- ABOUT THIS EXERCISE -
The lines to repeat are those below from the one containing "buf: 9 / 65.1" down to the one containing "max in group asynchronous: rst", both included; reproduce them exactly and nothing else.
=== Begin Enclosure ===
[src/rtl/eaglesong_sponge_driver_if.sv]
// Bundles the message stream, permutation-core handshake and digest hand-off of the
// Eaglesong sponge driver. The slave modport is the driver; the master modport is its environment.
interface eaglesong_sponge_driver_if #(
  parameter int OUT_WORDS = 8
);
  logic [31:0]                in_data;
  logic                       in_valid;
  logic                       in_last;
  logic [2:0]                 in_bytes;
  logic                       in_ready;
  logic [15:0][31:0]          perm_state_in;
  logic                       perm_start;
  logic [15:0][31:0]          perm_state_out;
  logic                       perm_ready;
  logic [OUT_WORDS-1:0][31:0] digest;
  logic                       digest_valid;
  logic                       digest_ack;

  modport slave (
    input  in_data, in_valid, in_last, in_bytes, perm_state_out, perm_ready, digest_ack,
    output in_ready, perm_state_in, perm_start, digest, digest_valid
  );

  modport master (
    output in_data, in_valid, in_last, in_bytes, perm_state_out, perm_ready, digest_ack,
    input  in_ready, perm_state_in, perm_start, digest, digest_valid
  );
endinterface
=== End Enclosure ===
=== Begin Enclosure ===
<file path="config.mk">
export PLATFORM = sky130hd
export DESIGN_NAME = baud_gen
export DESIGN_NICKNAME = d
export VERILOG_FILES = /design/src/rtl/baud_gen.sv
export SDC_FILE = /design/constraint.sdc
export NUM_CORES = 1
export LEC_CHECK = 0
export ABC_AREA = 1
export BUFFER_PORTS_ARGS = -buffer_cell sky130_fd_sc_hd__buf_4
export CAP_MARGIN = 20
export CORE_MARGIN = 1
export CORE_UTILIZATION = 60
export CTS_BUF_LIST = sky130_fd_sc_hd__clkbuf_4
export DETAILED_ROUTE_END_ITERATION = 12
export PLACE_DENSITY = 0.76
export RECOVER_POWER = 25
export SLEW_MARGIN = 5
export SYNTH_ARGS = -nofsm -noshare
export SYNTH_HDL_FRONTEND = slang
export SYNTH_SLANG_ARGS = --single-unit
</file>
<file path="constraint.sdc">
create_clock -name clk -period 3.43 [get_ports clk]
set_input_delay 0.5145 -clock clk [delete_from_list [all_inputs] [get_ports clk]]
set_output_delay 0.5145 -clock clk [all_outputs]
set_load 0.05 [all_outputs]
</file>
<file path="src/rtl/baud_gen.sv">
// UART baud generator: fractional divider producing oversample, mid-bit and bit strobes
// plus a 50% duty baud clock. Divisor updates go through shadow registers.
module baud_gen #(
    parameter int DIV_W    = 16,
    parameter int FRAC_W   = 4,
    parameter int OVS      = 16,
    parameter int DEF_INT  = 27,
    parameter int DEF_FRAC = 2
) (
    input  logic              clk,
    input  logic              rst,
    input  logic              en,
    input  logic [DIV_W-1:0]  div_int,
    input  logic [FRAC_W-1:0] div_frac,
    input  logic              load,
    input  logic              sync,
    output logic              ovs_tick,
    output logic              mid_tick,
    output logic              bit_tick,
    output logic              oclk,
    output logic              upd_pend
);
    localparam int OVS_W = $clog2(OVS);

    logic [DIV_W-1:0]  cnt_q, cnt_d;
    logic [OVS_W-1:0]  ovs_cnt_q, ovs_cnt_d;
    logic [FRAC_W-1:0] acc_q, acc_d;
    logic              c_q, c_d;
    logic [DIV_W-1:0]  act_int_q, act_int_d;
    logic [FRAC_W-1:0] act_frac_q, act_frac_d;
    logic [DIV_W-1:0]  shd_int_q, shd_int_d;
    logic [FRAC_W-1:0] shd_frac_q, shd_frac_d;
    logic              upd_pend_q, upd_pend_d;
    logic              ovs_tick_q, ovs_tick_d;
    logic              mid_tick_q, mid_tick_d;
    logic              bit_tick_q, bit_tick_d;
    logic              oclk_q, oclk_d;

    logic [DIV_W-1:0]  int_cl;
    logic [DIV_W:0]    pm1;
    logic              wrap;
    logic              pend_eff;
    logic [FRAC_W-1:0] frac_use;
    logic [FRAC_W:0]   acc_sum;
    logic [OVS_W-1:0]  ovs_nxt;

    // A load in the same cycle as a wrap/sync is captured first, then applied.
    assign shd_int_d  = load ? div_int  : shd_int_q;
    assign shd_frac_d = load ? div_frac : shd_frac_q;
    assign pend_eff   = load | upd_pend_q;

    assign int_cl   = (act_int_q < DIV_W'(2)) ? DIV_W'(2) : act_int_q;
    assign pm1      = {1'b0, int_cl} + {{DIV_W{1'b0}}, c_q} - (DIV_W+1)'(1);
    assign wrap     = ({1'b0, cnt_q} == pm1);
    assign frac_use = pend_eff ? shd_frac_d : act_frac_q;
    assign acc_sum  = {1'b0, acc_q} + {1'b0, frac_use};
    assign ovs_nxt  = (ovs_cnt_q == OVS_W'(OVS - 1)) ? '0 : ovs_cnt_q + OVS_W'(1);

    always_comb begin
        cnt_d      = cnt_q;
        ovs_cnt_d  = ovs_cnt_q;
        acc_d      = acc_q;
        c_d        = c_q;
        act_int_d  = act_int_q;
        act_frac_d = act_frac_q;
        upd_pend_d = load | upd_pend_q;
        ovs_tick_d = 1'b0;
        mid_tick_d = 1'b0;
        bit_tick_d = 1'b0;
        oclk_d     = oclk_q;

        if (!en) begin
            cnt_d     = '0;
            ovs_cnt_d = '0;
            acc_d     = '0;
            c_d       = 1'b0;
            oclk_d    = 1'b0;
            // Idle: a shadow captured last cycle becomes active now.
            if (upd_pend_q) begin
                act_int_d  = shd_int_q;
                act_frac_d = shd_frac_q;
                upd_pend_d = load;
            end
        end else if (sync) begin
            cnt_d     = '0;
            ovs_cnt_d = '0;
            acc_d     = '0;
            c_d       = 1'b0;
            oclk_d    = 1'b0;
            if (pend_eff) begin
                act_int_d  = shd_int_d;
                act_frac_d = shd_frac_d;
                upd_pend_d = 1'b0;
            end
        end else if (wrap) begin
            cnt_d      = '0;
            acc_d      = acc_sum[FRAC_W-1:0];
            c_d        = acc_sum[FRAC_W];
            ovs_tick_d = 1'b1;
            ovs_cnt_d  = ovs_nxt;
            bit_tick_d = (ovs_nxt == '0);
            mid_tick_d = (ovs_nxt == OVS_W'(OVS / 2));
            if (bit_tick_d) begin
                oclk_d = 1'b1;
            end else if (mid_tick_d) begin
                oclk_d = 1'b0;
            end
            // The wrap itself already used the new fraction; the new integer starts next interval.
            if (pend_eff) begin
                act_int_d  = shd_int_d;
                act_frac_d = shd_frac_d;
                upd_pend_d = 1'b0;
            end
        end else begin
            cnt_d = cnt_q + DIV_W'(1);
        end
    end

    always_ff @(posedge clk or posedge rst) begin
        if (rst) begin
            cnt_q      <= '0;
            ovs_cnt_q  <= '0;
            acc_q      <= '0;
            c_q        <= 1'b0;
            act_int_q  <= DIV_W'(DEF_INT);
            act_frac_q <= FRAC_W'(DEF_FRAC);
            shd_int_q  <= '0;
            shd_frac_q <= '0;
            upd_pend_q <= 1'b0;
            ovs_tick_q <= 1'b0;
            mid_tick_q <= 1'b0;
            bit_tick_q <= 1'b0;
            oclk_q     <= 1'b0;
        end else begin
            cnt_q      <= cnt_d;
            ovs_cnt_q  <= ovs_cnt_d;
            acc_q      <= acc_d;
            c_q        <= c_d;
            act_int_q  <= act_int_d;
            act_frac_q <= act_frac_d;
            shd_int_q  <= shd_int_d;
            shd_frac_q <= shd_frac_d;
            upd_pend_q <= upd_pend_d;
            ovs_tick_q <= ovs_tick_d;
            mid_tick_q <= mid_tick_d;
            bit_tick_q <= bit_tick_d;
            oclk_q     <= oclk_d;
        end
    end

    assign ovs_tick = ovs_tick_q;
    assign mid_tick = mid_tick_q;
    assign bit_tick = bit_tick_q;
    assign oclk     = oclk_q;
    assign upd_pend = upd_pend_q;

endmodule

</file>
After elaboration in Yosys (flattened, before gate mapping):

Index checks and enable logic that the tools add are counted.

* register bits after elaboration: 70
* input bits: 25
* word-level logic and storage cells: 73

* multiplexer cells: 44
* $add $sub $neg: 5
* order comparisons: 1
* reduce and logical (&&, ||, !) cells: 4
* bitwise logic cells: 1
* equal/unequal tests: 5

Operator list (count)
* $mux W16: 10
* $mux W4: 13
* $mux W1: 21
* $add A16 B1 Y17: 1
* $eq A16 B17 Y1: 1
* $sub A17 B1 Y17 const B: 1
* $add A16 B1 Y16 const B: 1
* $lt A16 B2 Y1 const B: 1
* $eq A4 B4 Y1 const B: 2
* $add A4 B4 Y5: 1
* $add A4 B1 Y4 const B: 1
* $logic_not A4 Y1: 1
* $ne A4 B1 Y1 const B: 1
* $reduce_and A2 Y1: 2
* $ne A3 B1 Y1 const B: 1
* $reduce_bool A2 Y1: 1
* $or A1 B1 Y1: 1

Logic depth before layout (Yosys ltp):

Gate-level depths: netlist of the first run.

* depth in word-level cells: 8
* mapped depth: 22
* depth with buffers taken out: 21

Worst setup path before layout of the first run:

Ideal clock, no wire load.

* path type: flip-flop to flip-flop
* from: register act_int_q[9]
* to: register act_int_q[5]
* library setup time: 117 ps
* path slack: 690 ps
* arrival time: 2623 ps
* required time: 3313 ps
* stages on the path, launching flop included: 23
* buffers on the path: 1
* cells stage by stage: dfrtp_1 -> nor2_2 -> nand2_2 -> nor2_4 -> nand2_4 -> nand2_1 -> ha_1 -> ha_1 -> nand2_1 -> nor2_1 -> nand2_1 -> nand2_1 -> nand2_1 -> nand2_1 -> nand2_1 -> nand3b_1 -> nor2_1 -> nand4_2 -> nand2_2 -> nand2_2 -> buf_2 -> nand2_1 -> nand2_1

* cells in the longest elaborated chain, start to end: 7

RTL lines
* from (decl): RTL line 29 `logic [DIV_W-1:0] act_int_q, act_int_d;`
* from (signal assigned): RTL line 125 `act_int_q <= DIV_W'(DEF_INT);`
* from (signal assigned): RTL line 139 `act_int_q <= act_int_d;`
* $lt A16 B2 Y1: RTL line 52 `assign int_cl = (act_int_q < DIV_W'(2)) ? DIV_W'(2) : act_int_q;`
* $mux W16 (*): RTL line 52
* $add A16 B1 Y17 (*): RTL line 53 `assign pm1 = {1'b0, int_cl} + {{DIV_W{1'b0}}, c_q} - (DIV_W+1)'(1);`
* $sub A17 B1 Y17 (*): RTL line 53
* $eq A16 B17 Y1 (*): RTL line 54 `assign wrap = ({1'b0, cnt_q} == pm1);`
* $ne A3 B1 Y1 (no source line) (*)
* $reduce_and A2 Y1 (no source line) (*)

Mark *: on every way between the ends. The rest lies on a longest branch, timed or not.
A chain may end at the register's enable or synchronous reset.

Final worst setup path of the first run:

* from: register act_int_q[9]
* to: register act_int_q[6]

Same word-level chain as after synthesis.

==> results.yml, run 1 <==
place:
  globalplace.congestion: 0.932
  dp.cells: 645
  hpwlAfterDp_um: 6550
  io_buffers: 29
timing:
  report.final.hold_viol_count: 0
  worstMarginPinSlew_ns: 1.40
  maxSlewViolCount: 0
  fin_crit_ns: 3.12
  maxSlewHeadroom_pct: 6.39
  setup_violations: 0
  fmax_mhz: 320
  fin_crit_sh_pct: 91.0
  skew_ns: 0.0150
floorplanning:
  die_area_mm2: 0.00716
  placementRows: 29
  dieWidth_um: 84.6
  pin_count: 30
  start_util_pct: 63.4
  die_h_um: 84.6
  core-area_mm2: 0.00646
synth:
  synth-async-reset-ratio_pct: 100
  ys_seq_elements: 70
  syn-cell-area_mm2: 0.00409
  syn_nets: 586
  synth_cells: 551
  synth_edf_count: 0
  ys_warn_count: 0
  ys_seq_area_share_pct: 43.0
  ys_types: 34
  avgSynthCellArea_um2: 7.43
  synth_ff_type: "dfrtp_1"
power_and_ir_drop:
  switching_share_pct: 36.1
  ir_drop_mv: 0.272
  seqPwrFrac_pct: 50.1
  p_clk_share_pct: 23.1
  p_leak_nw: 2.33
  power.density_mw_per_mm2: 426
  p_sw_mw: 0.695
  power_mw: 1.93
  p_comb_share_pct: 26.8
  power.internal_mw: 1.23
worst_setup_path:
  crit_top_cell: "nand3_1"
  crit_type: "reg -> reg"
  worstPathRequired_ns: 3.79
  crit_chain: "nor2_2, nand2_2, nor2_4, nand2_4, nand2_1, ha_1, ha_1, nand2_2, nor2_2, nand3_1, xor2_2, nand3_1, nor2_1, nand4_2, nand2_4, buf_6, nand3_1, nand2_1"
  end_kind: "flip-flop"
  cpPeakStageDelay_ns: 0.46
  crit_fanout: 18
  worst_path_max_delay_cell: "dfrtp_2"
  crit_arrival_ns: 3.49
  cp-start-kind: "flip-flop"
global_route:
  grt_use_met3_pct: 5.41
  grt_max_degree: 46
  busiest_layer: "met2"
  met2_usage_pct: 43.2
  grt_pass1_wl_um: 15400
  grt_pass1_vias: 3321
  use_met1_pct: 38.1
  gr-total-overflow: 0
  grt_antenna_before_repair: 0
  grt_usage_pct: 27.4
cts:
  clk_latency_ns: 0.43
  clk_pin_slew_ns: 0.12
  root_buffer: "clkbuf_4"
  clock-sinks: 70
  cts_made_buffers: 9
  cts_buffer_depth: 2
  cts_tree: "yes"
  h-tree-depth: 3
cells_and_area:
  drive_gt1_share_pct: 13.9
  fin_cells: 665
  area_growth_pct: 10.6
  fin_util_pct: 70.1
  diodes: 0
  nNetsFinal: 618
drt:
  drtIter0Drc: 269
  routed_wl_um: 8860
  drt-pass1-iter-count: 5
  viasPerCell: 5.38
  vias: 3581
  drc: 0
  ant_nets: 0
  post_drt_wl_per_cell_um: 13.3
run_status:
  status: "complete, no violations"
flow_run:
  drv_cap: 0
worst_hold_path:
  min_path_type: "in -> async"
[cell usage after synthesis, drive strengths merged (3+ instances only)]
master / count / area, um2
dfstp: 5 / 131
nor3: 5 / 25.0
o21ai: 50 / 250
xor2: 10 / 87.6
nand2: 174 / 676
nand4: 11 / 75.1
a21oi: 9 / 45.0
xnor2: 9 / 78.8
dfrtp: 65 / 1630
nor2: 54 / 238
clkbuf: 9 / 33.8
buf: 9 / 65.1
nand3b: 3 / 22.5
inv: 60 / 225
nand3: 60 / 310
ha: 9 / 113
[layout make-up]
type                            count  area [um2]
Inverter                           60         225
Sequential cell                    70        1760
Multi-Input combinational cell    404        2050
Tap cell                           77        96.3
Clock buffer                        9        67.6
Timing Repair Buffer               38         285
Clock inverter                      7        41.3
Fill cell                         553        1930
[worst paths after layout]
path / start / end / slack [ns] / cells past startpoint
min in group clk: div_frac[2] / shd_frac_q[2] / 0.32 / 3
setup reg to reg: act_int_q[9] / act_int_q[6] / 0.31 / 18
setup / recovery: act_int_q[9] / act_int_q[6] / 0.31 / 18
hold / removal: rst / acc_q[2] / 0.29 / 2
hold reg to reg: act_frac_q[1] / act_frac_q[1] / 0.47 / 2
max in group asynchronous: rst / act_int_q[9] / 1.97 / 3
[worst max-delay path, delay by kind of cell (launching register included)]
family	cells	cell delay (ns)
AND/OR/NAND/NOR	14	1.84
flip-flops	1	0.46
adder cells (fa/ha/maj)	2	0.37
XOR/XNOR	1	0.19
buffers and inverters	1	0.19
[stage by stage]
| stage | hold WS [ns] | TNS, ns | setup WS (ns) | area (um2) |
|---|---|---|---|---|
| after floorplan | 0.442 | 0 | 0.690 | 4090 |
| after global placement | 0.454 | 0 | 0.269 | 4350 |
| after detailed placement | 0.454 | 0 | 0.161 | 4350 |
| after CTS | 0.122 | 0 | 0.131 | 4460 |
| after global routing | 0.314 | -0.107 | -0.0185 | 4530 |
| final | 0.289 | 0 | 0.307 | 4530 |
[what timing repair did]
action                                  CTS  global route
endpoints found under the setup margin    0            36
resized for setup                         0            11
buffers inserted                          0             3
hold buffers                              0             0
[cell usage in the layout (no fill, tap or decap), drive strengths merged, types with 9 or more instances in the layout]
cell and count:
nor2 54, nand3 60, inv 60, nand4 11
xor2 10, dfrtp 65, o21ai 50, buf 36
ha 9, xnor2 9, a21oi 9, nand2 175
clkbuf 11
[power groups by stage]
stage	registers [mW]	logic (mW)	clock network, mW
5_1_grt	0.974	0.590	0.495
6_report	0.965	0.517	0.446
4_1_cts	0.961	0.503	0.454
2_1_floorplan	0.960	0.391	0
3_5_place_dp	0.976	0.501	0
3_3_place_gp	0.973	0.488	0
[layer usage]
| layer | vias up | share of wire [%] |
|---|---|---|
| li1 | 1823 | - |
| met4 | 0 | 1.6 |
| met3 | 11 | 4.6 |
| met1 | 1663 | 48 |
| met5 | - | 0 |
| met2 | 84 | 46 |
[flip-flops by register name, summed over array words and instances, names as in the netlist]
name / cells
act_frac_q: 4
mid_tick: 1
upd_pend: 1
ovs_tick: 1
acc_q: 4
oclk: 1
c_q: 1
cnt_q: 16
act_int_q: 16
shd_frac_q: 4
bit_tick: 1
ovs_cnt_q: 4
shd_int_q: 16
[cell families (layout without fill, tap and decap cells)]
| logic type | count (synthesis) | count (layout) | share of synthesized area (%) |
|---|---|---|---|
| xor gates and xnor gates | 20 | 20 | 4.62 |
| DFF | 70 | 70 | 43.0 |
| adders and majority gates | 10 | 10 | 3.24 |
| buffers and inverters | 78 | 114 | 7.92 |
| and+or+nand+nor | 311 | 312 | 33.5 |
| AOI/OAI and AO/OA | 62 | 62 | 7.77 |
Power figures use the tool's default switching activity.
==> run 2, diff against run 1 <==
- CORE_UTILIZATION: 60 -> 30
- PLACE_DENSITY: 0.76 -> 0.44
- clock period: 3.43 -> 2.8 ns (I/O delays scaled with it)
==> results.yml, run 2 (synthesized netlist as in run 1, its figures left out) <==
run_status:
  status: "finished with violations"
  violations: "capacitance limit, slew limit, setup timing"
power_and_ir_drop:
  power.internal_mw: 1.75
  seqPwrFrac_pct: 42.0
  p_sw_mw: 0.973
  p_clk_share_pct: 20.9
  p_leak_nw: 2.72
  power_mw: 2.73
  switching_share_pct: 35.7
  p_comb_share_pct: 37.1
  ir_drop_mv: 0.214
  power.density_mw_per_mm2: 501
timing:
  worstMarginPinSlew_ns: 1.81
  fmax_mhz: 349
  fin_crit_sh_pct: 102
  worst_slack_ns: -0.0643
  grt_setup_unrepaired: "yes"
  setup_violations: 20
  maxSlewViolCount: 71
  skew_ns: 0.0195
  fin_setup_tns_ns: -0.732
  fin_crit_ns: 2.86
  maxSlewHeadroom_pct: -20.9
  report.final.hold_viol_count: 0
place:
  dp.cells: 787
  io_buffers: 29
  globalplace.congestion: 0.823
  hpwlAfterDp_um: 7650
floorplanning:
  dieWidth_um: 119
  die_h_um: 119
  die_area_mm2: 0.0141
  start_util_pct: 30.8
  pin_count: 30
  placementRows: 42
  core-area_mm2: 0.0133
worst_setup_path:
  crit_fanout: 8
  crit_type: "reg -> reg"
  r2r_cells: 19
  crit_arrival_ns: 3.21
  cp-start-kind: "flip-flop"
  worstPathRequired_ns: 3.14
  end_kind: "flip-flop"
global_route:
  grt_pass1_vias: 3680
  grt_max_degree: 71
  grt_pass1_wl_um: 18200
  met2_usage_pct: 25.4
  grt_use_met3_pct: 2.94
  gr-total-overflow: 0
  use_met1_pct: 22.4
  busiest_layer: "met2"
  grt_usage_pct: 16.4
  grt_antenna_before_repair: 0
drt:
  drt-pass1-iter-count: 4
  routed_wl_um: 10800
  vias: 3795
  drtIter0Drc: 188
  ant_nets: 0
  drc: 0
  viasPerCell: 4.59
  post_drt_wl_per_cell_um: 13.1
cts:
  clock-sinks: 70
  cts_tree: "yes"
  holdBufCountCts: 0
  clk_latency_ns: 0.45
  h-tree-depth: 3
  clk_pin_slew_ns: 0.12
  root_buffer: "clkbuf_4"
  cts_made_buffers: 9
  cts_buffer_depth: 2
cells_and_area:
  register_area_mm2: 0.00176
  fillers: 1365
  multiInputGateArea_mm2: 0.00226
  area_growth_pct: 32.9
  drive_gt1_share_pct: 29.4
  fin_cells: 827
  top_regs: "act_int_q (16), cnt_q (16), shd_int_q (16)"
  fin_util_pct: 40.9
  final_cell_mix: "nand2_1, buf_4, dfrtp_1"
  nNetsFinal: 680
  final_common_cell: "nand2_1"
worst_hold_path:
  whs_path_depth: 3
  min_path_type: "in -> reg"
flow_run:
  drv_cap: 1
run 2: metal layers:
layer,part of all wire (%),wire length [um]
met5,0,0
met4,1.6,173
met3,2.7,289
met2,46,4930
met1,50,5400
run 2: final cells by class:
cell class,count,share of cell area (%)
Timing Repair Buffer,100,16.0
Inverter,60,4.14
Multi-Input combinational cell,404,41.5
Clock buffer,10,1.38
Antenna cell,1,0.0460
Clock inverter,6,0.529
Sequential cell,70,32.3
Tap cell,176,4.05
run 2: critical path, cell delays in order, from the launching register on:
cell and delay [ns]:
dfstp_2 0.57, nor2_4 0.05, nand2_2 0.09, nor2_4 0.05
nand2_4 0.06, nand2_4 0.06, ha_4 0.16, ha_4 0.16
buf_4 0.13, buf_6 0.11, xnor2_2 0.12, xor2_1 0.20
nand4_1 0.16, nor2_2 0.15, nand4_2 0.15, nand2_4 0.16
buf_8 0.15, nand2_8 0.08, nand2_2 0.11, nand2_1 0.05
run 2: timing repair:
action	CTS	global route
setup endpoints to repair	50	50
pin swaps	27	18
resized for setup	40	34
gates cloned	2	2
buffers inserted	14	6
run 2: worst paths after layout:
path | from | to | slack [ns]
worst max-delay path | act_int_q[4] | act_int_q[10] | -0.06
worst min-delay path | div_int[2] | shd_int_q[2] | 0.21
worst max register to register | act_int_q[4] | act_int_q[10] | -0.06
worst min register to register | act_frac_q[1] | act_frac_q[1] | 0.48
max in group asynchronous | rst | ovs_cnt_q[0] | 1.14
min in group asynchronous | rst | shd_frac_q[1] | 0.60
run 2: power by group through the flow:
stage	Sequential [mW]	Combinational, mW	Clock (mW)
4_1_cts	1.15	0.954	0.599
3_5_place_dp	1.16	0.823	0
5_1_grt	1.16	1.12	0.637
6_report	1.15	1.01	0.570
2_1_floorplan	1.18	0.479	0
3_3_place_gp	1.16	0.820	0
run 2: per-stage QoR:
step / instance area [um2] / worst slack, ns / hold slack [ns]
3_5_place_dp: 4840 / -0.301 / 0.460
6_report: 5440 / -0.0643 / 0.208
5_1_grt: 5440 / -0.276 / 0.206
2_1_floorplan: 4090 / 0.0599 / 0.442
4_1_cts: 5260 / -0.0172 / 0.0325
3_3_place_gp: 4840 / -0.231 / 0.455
=== End Enclosure ===
- RESULT OF THE TASK -
buf: 9 / 65.1
nand3b: 3 / 22.5
inv: 60 / 225
nand3: 60 / 310
ha: 9 / 113
[layout make-up]
type                            count  area [um2]
Inverter                           60         225
Sequential cell                    70        1760
Multi-Input combinational cell    404        2050
Tap cell                           77        96.3
Clock buffer                        9        67.6
Timing Repair Buffer               38         285
Clock inverter                      7        41.3
Fill cell                         553        1930
[worst paths after layout]
path / start / end / slack [ns] / cells past startpoint
min in group clk: div_frac[2] / shd_frac_q[2] / 0.32 / 3
setup reg to reg: act_int_q[9] / act_int_q[6] / 0.31 / 18
setup / recovery: act_int_q[9] / act_int_q[6] / 0.31 / 18
hold / removal: rst / acc_q[2] / 0.29 / 2
hold reg to reg: act_frac_q[1] / act_frac_q[1] / 0.47 / 2
max in group asynchronous: rst / act_int_q[9] / 1.97 / 3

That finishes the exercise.